I don't understand why it's so hard for some people to agree that those tasks are both hard and valuable ...
I much prefer solo heart days to GI days (solo or not!), for lots of reasons.
Efficiently and safely sedating a parade of BMI 50+ trainwrecks for endoscopies, whether or not you have to trust some revolving door CRNA-of-the-week you don't know, whether or not you're also running 2 or 3 other rooms, is hard and high risk work. Even ordinary ACT work that isn't especially high turnover can be a very busy, difficult day.
It's funny but the only people I ever hear tell me that doing hearts is easy are people who don't do them. It's usually old farts who don't do hearts any more, but are oddly proud of how they used to do hearts. It's almost as if they are saying "Yeah I could do those hearts that you're doing ... I just don't feel like it." It's a very weird kind of ego flex coming from people who should know better.
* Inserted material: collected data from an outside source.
### config.mk
export PLATFORM = sky130hd
export DESIGN_NAME = systolic_tile_ctrl_flat
export DESIGN_NICKNAME = d
export VERILOG_FILES = /design/src/rtl/systolic_tile_ctrl_if.sv /design/src/rtl/systolic_tile_ctrl.sv /design/src/flat_wrapper.sv
export SDC_FILE = /design/constraint.sdc
export NUM_CORES = 1
export LEC_CHECK = 0
export CORE_ASPECT_RATIO = 0.9
export CORE_UTILIZATION = 46
export DETAILED_ROUTE_END_ITERATION = 7
export PLACE_DENSITY = 0.77
export SETUP_SLACK_MARGIN = 0.05
export SLEW_MARGIN = 30
export SYNTH_ARGS = -nofsm -noshare
export SYNTH_HDL_FRONTEND = slang
export SYNTH_SLANG_ARGS = --single-unit
### constraint.sdc
create_clock -name clk_i -period 2.9 [get_ports clk_i]
set_input_delay 0.435 -clock clk_i [delete_from_list [all_inputs] [get_ports clk_i]]
set_output_delay 0.435 -clock clk_i [all_outputs]
set_load 0.02 [all_outputs]
### src/rtl/systolic_tile_ctrl_if.sv
// Bus bundle between the tile sequencer and its memories / systolic array.
//   wb_mem_*  : weight buffer read port (cenb active low, wenb tied high)
//   ib_mem_*  : input buffer read port  (cenb active low, wenb tied high)
//   w_load_o  : array strobe, weight word valid on the weight memory data bus
//   i_valid_o : array strobe, input word valid on the input memory data bus
//   res_*     : result row coming back from the array
//   ob_mem_*  : output buffer write port (cenb/wenb active low)
// master = sequencer side, slave = memory/array side.
interface systolic_tile_ctrl_if #(
    parameter int WIDTH  = 8,
    parameter int COL    = 4,
    parameter int W_SIZE = 256,
    parameter int I_SIZE = 256,
    parameter int O_SIZE = 256
);
    logic                        wb_mem_cenb_o;
    logic                        wb_mem_wenb_o;
    logic [$clog2(W_SIZE)-1:0]   wb_mem_addr_o;
    logic                        ib_mem_cenb_o;
    logic                        ib_mem_wenb_o;
    logic [$clog2(I_SIZE)-1:0]   ib_mem_addr_o;
    logic                        w_load_o;
    logic                        i_valid_o;
    logic                        res_valid_i;
    logic [COL*WIDTH-1:0]        res_data_i;
    logic                        ob_mem_cenb_o;
    logic                        ob_mem_wenb_o;
    logic [$clog2(O_SIZE)-1:0]   ob_mem_addr_o;
    logic [COL*WIDTH-1:0]        ob_mem_data_o;

    modport master (
        output wb_mem_cenb_o, wb_mem_wenb_o, wb_mem_addr_o,
        output ib_mem_cenb_o, ib_mem_wenb_o, ib_mem_addr_o,
        output w_load_o, i_valid_o,
        input  res_valid_i, res_data_i,
        output ob_mem_cenb_o, ob_mem_wenb_o, ob_mem_addr_o, ob_mem_data_o
    );

    modport slave (
        input  wb_mem_cenb_o, wb_mem_wenb_o, wb_mem_addr_o,
        input  ib_mem_cenb_o, ib_mem_wenb_o, ib_mem_addr_o,
        input  w_load_o, i_valid_o,
        output res_valid_i, res_data_i,
        input  ob_mem_cenb_o, ob_mem_wenb_o, ob_mem_addr_o, ob_mem_data_o
    );
endinterface

### src/rtl/systolic_tile_ctrl.sv
// Sequencer for one matrix_mult tile pass.
// On a rising edge of start_i: preload ROW weight words into the array,
// stream num_vec input words, write each returned result row to the output
// buffer, then raise done_o until start_i drops.
// Ports:
//   clk_i, rst_i          clock, synchronous active-high reset
//   start_i               level, pass begins on its rising edge
//   w/i/o_base_i          first word address in each buffer
//   num_vec_i             number of input vectors (0..I_SIZE)
//   busy_o / done_o       pass in progress / pass complete
//   ovf_o                 sticky, a result arrived that had no slot
//   bus                   memory and array ports (master side)
module systolic_tile_ctrl #(
    parameter int WIDTH  = 8,
    parameter int ROW    = 4,
    parameter int COL    = 4,
    parameter int W_SIZE = 256,
    parameter int I_SIZE = 256,
    parameter int O_SIZE = 256
) (
    input  logic                       clk_i,
    input  logic                       rst_i,
    input  logic                       start_i,
    input  logic [$clog2(W_SIZE)-1:0]  w_base_i,
    input  logic [$clog2(I_SIZE)-1:0]  i_base_i,
    input  logic [$clog2(O_SIZE)-1:0]  o_base_i,
    input  logic [$clog2(I_SIZE):0]    num_vec_i,
    output logic                       busy_o,
    output logic                       done_o,
    output logic                       ovf_o,
    systolic_tile_ctrl_if.master       bus
);
    localparam int WA = $clog2(W_SIZE);
    localparam int IA = $clog2(I_SIZE);
    localparam int OA = $clog2(O_SIZE);
    localparam int CW = $clog2(I_SIZE) + 1;
    localparam int DW = COL * WIDTH;

    typedef enum logic [2:0] {IDLE, LOAD_W, STREAM, DRAIN, DONE} state_t;

    state_t           state_reg, state_next;
    logic             start_prev_reg;
    logic [IA-1:0]    i_base_reg, i_base_next;
    logic [OA-1:0]    o_base_reg, o_base_next;
    logic [CW-1:0]    num_vec_reg, num_vec_next;
    logic [CW-1:0]    cnt_reg, cnt_next;       // k in LOAD_W, n in STREAM
    logic [CW-1:0]    wcnt_reg, wcnt_next;     // result rows written so far
    logic             wb_cenb_reg, wb_cenb_next;
    logic [WA-1:0]    wb_addr_reg, wb_addr_next;
    logic             ib_cenb_reg, ib_cenb_next;
    logic [IA-1:0]    ib_addr_reg, ib_addr_next;
    logic             ob_cenb_reg, ob_cenb_next;
    logic [OA-1:0]    ob_addr_reg, ob_addr_next;
    logic [DW-1:0]    ob_data_reg, ob_data_next;
    logic             ovf_reg, ovf_next;
    logic             busy_reg, done_reg, w_load_reg, i_valid_reg;

    logic             start_edge;
    logic             in_pass;
    logic [CW:0]      ob_sum;

    assign start_edge = start_i & ~start_prev_reg;
    assign in_pass    = (state_reg == LOAD_W) || (state_reg == STREAM) || (state_reg == DRAIN);
    // Wide enough that o_base + wcnt never overflows before the modulo.
    assign ob_sum     = (CW+1)'(o_base_reg) + (CW+1)'(wcnt_reg);

    always_comb begin
        state_next   = state_reg;
        i_base_next  = i_base_reg;
        o_base_next  = o_base_reg;
        num_vec_next = num_vec_reg;
        cnt_next     = cnt_reg;
        wcnt_next    = wcnt_reg;
        wb_cenb_next = wb_cenb_reg;
        wb_addr_next = wb_addr_reg;
        ib_cenb_next = ib_cenb_reg;
        ib_addr_next = ib_addr_reg;
        ob_cenb_next = 1'b1;
        ob_addr_next = ob_addr_reg;
        ob_data_next = ob_data_reg;
        ovf_next     = ovf_reg;

        // Result capture runs alongside the read sequencing; a row with no
        // remaining slot (or outside a pass) only sets the sticky overflow.
        if (bus.res_valid_i) begin
            if (in_pass && (wcnt_reg < num_vec_reg)) begin
                ob_cenb_next = 1'b0;
                ob_addr_next = OA'(ob_sum % O_SIZE);
                ob_data_next = bus.res_data_i;
                wcnt_next    = wcnt_reg + 1'b1;
            end else begin
                ovf_next = 1'b1;
            end
        end

        unique case (state_reg)
            IDLE: begin
                // Placed after the result logic so a fresh start clears ovf.
                if (start_edge) begin
                    i_base_next  = i_base_i;
                    o_base_next  = o_base_i;
                    num_vec_next = num_vec_i;
                    wcnt_next    = '0;
                    ovf_next     = 1'b0;
                    cnt_next     = '0;
                    if (num_vec_i == '0) begin
                        state_next = DONE;
                    end else begin
                        state_next   = LOAD_W;
                        wb_cenb_next = 1'b0;
                        wb_addr_next = w_base_i;
                    end
                end
            end
            LOAD_W: begin
                if (cnt_reg == CW'(ROW - 1)) begin
                    state_next   = STREAM;
                    cnt_next     = '0;
                    wb_cenb_next = 1'b1;
                    ib_cenb_next = 1'b0;
                    ib_addr_next = i_base_reg;
                end else begin
                    cnt_next     = cnt_reg + 1'b1;
                    wb_addr_next = (wb_addr_reg == WA'(W_SIZE - 1)) ? '0 : wb_addr_reg + 1'b1;
                end
            end
            STREAM: begin
                if (cnt_reg == num_vec_reg - 1'b1) begin
                    state_next   = DRAIN;
                    ib_cenb_next = 1'b1;
                end else begin
                    cnt_next     = cnt_reg + 1'b1;
                    ib_addr_next = (ib_addr_reg == IA'(I_SIZE - 1)) ? '0 : ib_addr_reg + 1'b1;
                end
            end
            DRAIN: begin
                // Leave as soon as the last write is being registered.
                if (wcnt_next == num_vec_reg) begin
                    state_next = DONE;
                end
            end
            DONE: begin
                if (!start_i) begin
                    state_next = IDLE;
                end
            end
            default: state_next = IDLE;
        endcase
    end

    always_ff @(posedge clk_i) begin
        if (rst_i) begin
            state_reg      <= IDLE;
            start_prev_reg <= 1'b0;
            i_base_reg     <= '0;
            o_base_reg     <= '0;
            num_vec_reg    <= '0;
            cnt_reg        <= '0;
            wcnt_reg       <= '0;
            wb_cenb_reg    <= 1'b1;
            wb_addr_reg    <= '0;
            ib_cenb_reg    <= 1'b1;
            ib_addr_reg    <= '0;
            ob_cenb_reg    <= 1'b1;
            ob_addr_reg    <= '0;
            ob_data_reg    <= '0;
            ovf_reg        <= 1'b0;
            busy_reg       <= 1'b0;
            done_reg       <= 1'b0;
            w_load_reg     <= 1'b0;
            i_valid_reg    <= 1'b0;
        end else begin
            state_reg      <= state_next;
            start_prev_reg <= start_i;
            i_base_reg     <= i_base_next;
            o_base_reg     <= o_base_next;
            num_vec_reg    <= num_vec_next;
            cnt_reg        <= cnt_next;
            wcnt_reg       <= wcnt_next;
            wb_cenb_reg    <= wb_cenb_next;
            wb_addr_reg    <= wb_addr_next;
            ib_cenb_reg    <= ib_cenb_next;
            ib_addr_reg    <= ib_addr_next;
            ob_cenb_reg    <= ob_cenb_next;
            ob_addr_reg    <= ob_addr_next;
            ob_data_reg    <= ob_data_next;
            ovf_reg        <= ovf_next;
            busy_reg       <= in_pass;
            done_reg       <= (state_reg == DONE);
            // Strobes trail the read they qualify by the 1-cycle memory latency.
            w_load_reg     <= (state_reg == LOAD_W);
            i_valid_reg    <= (state_reg == STREAM);
        end
    end

    assign busy_o            = busy_reg;
    assign done_o            = done_reg;
    assign ovf_o             = ovf_reg;
    assign bus.wb_mem_cenb_o = wb_cenb_reg;
    assign bus.wb_mem_wenb_o = 1'b1;
    assign bus.wb_mem_addr_o = wb_addr_reg;
    assign bus.ib_mem_cenb_o = ib_cenb_reg;
    assign bus.ib_mem_wenb_o = 1'b1;
    assign bus.ib_mem_addr_o = ib_addr_reg;
    assign bus.w_load_o      = w_load_reg;
    assign bus.i_valid_o     = i_valid_reg;
    assign bus.ob_mem_cenb_o = ob_cenb_reg;
    assign bus.ob_mem_wenb_o = ob_cenb_reg;
    assign bus.ob_mem_addr_o = ob_addr_reg;
    assign bus.ob_mem_data_o = ob_data_reg;
endmodule
### src/flat_wrapper.sv
// flat-port wrapper written by rule: the top's interface ports become plain ports
module systolic_tile_ctrl_flat 
#(
    parameter int WIDTH  = 8,
    parameter int ROW    = 4,
    parameter int COL    = 4,
    parameter int W_SIZE = 256,
    parameter int I_SIZE = 256,
    parameter int O_SIZE = 256
)
  (clk_i, rst_i, start_i, w_base_i, i_base_i, o_base_i, num_vec_i, busy_o, done_o, ovf_o, bus_wb_mem_cenb_o, bus_wb_mem_wenb_o, bus_wb_mem_addr_o, bus_ib_mem_cenb_o, bus_ib_mem_wenb_o, bus_ib_mem_addr_o, bus_w_load_o, bus_i_valid_o, bus_res_valid_i, bus_res_data_i, bus_ob_mem_cenb_o, bus_ob_mem_wenb_o, bus_ob_mem_addr_o, bus_ob_mem_data_o);
  systolic_tile_ctrl_if #(.WIDTH(WIDTH), .COL(COL), .W_SIZE(W_SIZE), .I_SIZE(I_SIZE), .O_SIZE(O_SIZE)) bus_i ();
  input  logic clk_i;
  input  logic rst_i;
  input  logic start_i;
  input  logic [$clog2(W_SIZE)-1:0] w_base_i;
  input  logic [$clog2(I_SIZE)-1:0] i_base_i;
  input  logic [$clog2(O_SIZE)-1:0] o_base_i;
  input  logic [$clog2(I_SIZE):0] num_vec_i;
  output logic busy_o;
  output logic done_o;
  output logic ovf_o;
  output wire logic [$bits(bus_i.wb_mem_cenb_o)-1:0] bus_wb_mem_cenb_o;
  output wire logic [$bits(bus_i.wb_mem_wenb_o)-1:0] bus_wb_mem_wenb_o;
  output wire logic [$bits(bus_i.wb_mem_addr_o)-1:0] bus_wb_mem_addr_o;
  output wire logic [$bits(bus_i.ib_mem_cenb_o)-1:0] bus_ib_mem_cenb_o;
  output wire logic [$bits(bus_i.ib_mem_wenb_o)-1:0] bus_ib_mem_wenb_o;
  output wire logic [$bits(bus_i.ib_mem_addr_o)-1:0] bus_ib_mem_addr_o;
  output wire logic [$bits(bus_i.w_load_o)-1:0] bus_w_load_o;
  output wire logic [$bits(bus_i.i_valid_o)-1:0] bus_i_valid_o;
  input wire logic [$bits(bus_i.res_valid_i)-1:0] bus_res_valid_i;
  input wire logic [$bits(bus_i.res_data_i)-1:0] bus_res_data_i;
  output wire logic [$bits(bus_i.ob_mem_cenb_o)-1:0] bus_ob_mem_cenb_o;
  output wire logic [$bits(bus_i.ob_mem_wenb_o)-1:0] bus_ob_mem_wenb_o;
  output wire logic [$bits(bus_i.ob_mem_addr_o)-1:0] bus_ob_mem_addr_o;
  output wire logic [$bits(bus_i.ob_mem_data_o)-1:0] bus_ob_mem_data_o;
  assign bus_wb_mem_cenb_o = bus_i.wb_mem_cenb_o;
  assign bus_wb_mem_wenb_o = bus_i.wb_mem_wenb_o;
  assign bus_wb_mem_addr_o = bus_i.wb_mem_addr_o;
  assign bus_ib_mem_cenb_o = bus_i.ib_mem_cenb_o;
  assign bus_ib_mem_wenb_o = bus_i.ib_mem_wenb_o;
  assign bus_ib_mem_addr_o = bus_i.ib_mem_addr_o;
  assign bus_w_load_o = bus_i.w_load_o;
  assign bus_i_valid_o = bus_i.i_valid_o;
  assign bus_i.res_valid_i = bus_res_valid_i;
  assign bus_i.res_data_i = bus_res_data_i;
  assign bus_ob_mem_cenb_o = bus_i.ob_mem_cenb_o;
  assign bus_ob_mem_wenb_o = bus_i.ob_mem_wenb_o;
  assign bus_ob_mem_addr_o = bus_i.ob_mem_addr_o;
  assign bus_ob_mem_data_o = bus_i.ob_mem_data_o;
  systolic_tile_ctrl #(.WIDTH(WIDTH), .ROW(ROW), .COL(COL), .W_SIZE(W_SIZE), .I_SIZE(I_SIZE), .O_SIZE(O_SIZE)) u_core (.clk_i(clk_i), .rst_i(rst_i), .start_i(start_i), .w_base_i(w_base_i), .i_base_i(i_base_i), .o_base_i(o_base_i), .num_vec_i(num_vec_i), .busy_o(busy_o), .done_o(done_o), .ovf_o(ovf_o), .bus(bus_i));
endmodule
==> results.cfg <==
[timing]
finalCriticalPeriod_ps = 2680
max_slew_margin = 0.523
timing.fmax_ghz = 0.373
tns_ps = 0
setup_violations = 0
hold_viol_final = 0
tightest_slew_ps = 716
worst_slack_ps = 221
post-route-period-util = 0.924
hold_ws_ps = 452
skew_ps = 6.64
final_max_slew_viol_count = 0
rsz0062_at_grt = true

[setup_path]
worstPathArrival_ps = 2920
cp_slowest_cell = mux2_2
end_kind = flop
crit_required_ps = 3140
cp_max_fo = 3
path_class = flop to flop
r2r-end = u_core.state_reg[1]$_SDFFE_PP0P_
rrSetupSlack_ps = 220
worstReg2RegStart = u_core.num_vec_reg[6]$_SDFFE_PP0P_
cp_num_buf_inv = 1
ff2ff_path_depth = 9
crit_family = compound AO/OA/AOI/OAI gates
critPathLaunchType = flop
critPathMaxStageDelay_ps = 390
crit_chain = inv_1 > ha_1 > a21oi_1 > o2111ai_4 > a211oi_4 > mux2_2 > nor4_4 > a41oi_1 > o31a_1

[hold_path]
hold_start = u_core.bus.ob_mem_addr_o[5]$_SDFFE_PP0P_
min_to = u_core.bus.ob_mem_addr_o[5]$_SDFFE_PP0P_
holdPathStages = 2
hold_path_class = flop to flop

[floorplanning]
die_w_um = 121
die_area_um2 = 13300
initial_core_util = 0.480
rows = 38
io_pins = 136
core_area_um2 = 12300
fp.dieH_um = 109

[outcome]
run_status = finished, final reports clean

[drt]
vias_per_cell = 5.48
antenna_violating_nets_post_route = 0
wirelength_um = 15900
vias = 5716
drt_pass1_iterations = 5
route.detailed.drc = 0
routedWlPerCell_um = 15.2
drt_iter0_markers = 464

[synthesis]
netlist_instances = 752
yosys_warnings = 0
yosys.area_share.xor_xnor = 0.0500
ys_types = 71
synth_compound_area_frac = 0.196
async_flop_share = 0
yosysTopAreaCell = dfxtp_1
synthMostInstantiatedCell = nand2_1
synthSimpleGateAreaFrac = 0.257
synth_mux_area_frac = 0.0206
synth_top_family_by_area = simple AND/OR/NAND/NOR gates
synth-edff-count = 0
ys_ff_latch = 111
ys_seq_area_frac = 0.378
synthAdderAreaFrac = 0.0459
netlist_area_um2 = 5890
ys_top_cells_by_count = 171 x nand2_1, 111 x dfxtp_1, 97 x a21oi_1
synth_ff_type = dfxtp_1
yosysTopAreaCellShare = 0.378
syn_area_per_cell_um2 = 7.83
synthTopCellsByArea = dfxtp_1 38%, nand2_1 11%, a21oi_1 8.2%

[final_layout]
design_area_um2 = 7780
largest_reg_flops = 32
diodes = 0
drive_gt1_frac = 0.0769
fin_nets = 969
area_growth_pct = 32.2
fin_util = 0.634
fillers = 1093

[global_routing]
grt-ovfl-total = 0
antenna_found_initial = 0
grt_pass1_vias = 5360
grt_max_degree = 71
track_usage = 0.245
grt_first_pass_wirelength_um = 25900

[place]
io_buffer_count = 133
dp_slack_ps = 46.8
place_area_um2 = 7460
gp_congestion = 0.927
dpl.hpwl_um = 11500

[cts]
cts_buffer_depth = 2
clk_pin_slew_ps = 70
cts_num_sinks = 111
cts_tree = done
cts_buffers = 9
htree_num_levels = 3
insertion_delay_ps = 360
cts_setup_buffers = 0
clock-root-buffer = clkbuf_16
hold_buffers = 0

[power_and_ir_drop]
power.density_nw_per_um2 = 599
irDropWorstVdd_mv = 0.333
power.leakage_nw = 2.84

[job]
max-cap-violations = 0
[stage by stage]
| step | instances | power (mW) |
|---|---|---|
| 6_report | 1044 | 4.66 |
| 3_3_place_gp | 1028 | 3.37 |
| 5_1_grt | 1044 | 4.94 |
| 3_5_place_dp | 1028 | 3.41 |
| 2_1_floorplan | 753 | 2.83 |
| 4_1_cts | 1044 | 4.67 |
[what timing repair did]
item                                   CTS  global route
endpoints found under the hold margin    0             0
resized for setup                        0             3
setup endpoints to repair                0             7
[layer usage]
layer	track usage	routed length (um)	vias to the layer above
met5	0	0	-
met4	0.0970	325	0
met3	0.0513	1050	23
met2	0.382	7270	197
met1	0.332	7240	2647
li1	-	-	2849
[worst min-delay path: stages (launching register included)]
cell     delay [ps]
dfxtp_1         310
nand2_1          50
a21oi_1          50
[worst max-delay path by stage]
stage                                             startpoint                                        to  cells after the start
after floorplan           u_core.num_vec_reg[4]$_SDFFE_PP0P_          u_core.state_reg[1]$_SDFFE_PP0P_                     10
after global placement                               start_i  u_core.bus.wb_mem_addr_o[2]$_SDFFE_PP0P_                      7
after detailed placement                             start_i  u_core.bus.wb_mem_addr_o[2]$_SDFFE_PP0P_                      7
after CTS                 u_core.num_vec_reg[6]$_SDFFE_PP0P_          u_core.state_reg[1]$_SDFFE_PP0P_                      9
after global routing      u_core.num_vec_reg[6]$_SDFFE_PP0P_          u_core.state_reg[1]$_SDFFE_PP0P_                     10
final                     u_core.num_vec_reg[6]$_SDFFE_PP0P_          u_core.state_reg[1]$_SDFFE_PP0P_                      9
[logic make-up (layout without fill, tap and decap cells)]
kind of cell / count (synthesis) / count (layout)
and+or+nand+nor: 328 / 328
other: 1 / 2
DFF: 111 / 111
adders and majority gates: 21 / 21
AOI/OAI and AO/OA: 176 / 176
buffers and inverters: 71 / 202
muxes: 12 / 12
xor gates and xnor gates: 32 / 32
[placed cells by master (no fill, tap or decap), drive strengths merged, types with 17 or more instances in the layout]
cell,count
a21oi,98
nor2,45
clkdlybuf4s50,132
nand3,18
inv,21
buf,34
ha,20
nand2,171
dfxtp,111
xnor2,17
nor3,18
[area by class of cell]
| cell class | count | area, um2 | area share |
|---|---|---|---|
| timing repair buffer | 166 | 1590 | 0.204 |
| sequential | 111 | 2220 | 0.286 |
| inverter | 20 | 75.1 | 0.00965 |
| clock inverter | 5 | 56.3 | 0.00724 |
| tap | 160 | 200 | 0.0257 |
| multi-input combinational | 571 | 3390 | 0.436 |
| clock buffer | 11 | 243 | 0.0312 |
[report_power, final]
group	internal [mW]	switching, mW
logic	0.700	0.913
clock network	0.694	0.560
registers	1.68	0.115
Note: power is estimated with default switching activity, not from simulation.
A couple days ago I did a solo heart that was booked as a "CABG + possible AVR" ... could the average 4:1 GI center ACT generalist anesthesiologist have done that TEE and made the appropriate measurements and given an informed opinion to replace or not replace the valve to the surgeon? I'm going to guess no. I think that was a hard skill for me to pick up, and one that has value. Still, I value what they do, and respect that they do it well.
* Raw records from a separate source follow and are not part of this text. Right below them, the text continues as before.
===== config.mk =====
export PLATFORM = sky130hd
export DESIGN_NAME = target_generator
export DESIGN_NICKNAME = d
export VERILOG_FILES = /design/src/rtl/target_pkg.sv /design/src/rtl/target_generator_lfsr16.sv /design/src/rtl/target_generator.sv
export SDC_FILE = /design/constraint.sdc
export NUM_CORES = 1
export LEC_CHECK = 0
export ABC_CLOCK_PERIOD_IN_PS = 2500
export CORE_ASPECT_RATIO = 1.75
export CORE_MARGIN = 5
export CORE_UTILIZATION = 34
export DETAILED_ROUTE_END_ITERATION = 10
export PLACE_DENSITY = 0.52
export SLEW_MARGIN = 20
export SYNTH_ARGS = -nofsm -noshare
export SYNTH_HDL_FRONTEND = slang
export SYNTH_SLANG_ARGS = --single-unit
export TNS_END_PERCENT = 30

===== constraint.sdc =====
create_clock -name clk -period 2.5 [get_ports clk]
set_input_delay 0.5 -clock clk [delete_from_list [all_inputs] [get_ports clk]]
set_output_delay 0.5 -clock clk [all_outputs]
set_load 0.05 [all_outputs]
All of this is why I'm firmly in the camp of (anesthesiologist paycheck) = (group total revenue) / (time worked) being the most fair arrangement. Time worked should include necessary administrative positions, even if that time doesn't generate billable units. Even if not everybody does every kind of case, even if some people have schedules tilted toward hearts, or OB, or ortho/regional, or neuro, or surgicenter ACT days, everyone should get paid for their time. When I was looking for my post-Navy and hopefully last-job-ever position, I ruled out several otherwise attractive places because they didn't work this way.